### Records drawn from a dataset
Context: an optimization exercise on an open-source flow, tuned for small area, a short achievable clock period and few clock cycles per item. The choices shown serve that exercise and are no tape-out recipe.
Only simulation tests tie the RTL to the original design; equivalence was not proved.

==> flow/design.v (outline; a module is shown in full before it is edited, if it fits) <==
// module cheb_fa: 4 lines
// module cheb_ha: 4 lines
// module cheb_bpp: 3 lines
// module cheb_bppn: 3 lines
// module cheb_mac2: 519 lines
// module cheb_mac1: 660 lines
// module cheb_mac0: 617 lines
// module cheb_dsub: 103 lines
// module cheb_accadd: 85 lines
// module layer: 87 lines
module layer #(
    parameter integer WIDTH     = 16,
    parameter integer ACC_WIDTH = 22
)(
    input  logic              clk,
    input  logic              rst_n,
    input  logic              start,
    input  logic signed [WIDTH-1:0] x_in,
    output logic              ready,
    output logic              debug_bit,
    output logic signed [WIDTH-1:0]     y_out,
    output logic signed [ACC_WIDTH-1:0] acc_out
);
  // ...
==> flow/flow/run.sh <==
#!/bin/bash
# The standard layout (the standard.sh), in three parts:
#  1. the standard synthesis;
#  3. the rest of the standard flow, with timing repair aimed at a setup
#     slack margin of 5.8 ns and free to resize cells across footprints, so
#     that it sizes up again the cells on critical paths. The SDC, clock
#     period and I/O constraints are unchanged.
set -euo pipefail
bash standard.sh synth > synth.log 2>&1
openroad -no_init -exit flow/downsize.tcl > downsize.log 2>&1
bash standard.sh SETUP_SLACK_MARGIN=5.8 MATCH_CELL_FOOTPRINT=0 finish > standard.log 2>&1
==> flow/flow/downsize.tcl <==
set odb orfs/results/sky130hd/layer/base/1_synth.odb
read_db $odb
set db [ord::get_db]
set block [ord::get_db_block]
set to [$db findMaster sky130_fd_sc_hd__a22oi_1]
set n 0
foreach inst [$block getInsts] {
  if {[[$inst getMaster] getName] eq "sky130_fd_sc_hd__a22oi_2"} {
    $inst swapMaster $to
    incr n
  }
}
puts "downsized $n a22oi_2 to a22oi_1"
write_db $odb
==> flow/standard.sh <==
#!/bin/bash
# synth_recipe.tcl (not shown) runs the flow's synth.tcl, then flattens the netlist and writes it again
# the make line also repeats each setting of config.mk as NAME=value (left out here)
make -C /OpenROAD-flow-scripts/flow DESIGN_CONFIG=/design/flow/config.mk WORK_HOME=/design/flow/orfs CLKGATE_MAP_FILE= SYNTH_SCRIPT=/design/flow/synth_recipe.tcl "${@:-finish}"
==> flow/config.mk <==
export PLATFORM = sky130hd
export DESIGN_NAME = layer
export DESIGN_NICKNAME = layer
export VERILOG_FILES = /design/flow/design.v
export SDC_FILE = /design/flow/constraint.sdc
export NUM_CORES = 4
export LEC_CHECK = 0
export CAP_MARGIN = 20
export CORE_MARGIN = 2
export CORE_UTILIZATION = 40
export CTS_BUF_LIST = sky130_fd_sc_hd__clkbuf_4 sky130_fd_sc_hd__clkbuf_8
export SLEW_MARGIN = 20
export SYNTH_HIERARCHICAL = 1
export SYNTH_MINIMUM_KEEP_SIZE = 0
==> flow/constraint.sdc <==
create_clock -name core_clock -period 10.0 [get_ports {clk}]
set_input_delay 2.0000 -clock core_clock [delete_from_list [all_inputs] [get_ports {clk}]]
set_output_delay 2.0000 -clock core_clock [all_outputs]
set_load 0.01 [all_outputs]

### Exercise
Within the entries, find all lines holding "integer" and copy each one.

### Worked solution
    parameter integer WIDTH     = 16,
    parameter integer ACC_WIDTH = 22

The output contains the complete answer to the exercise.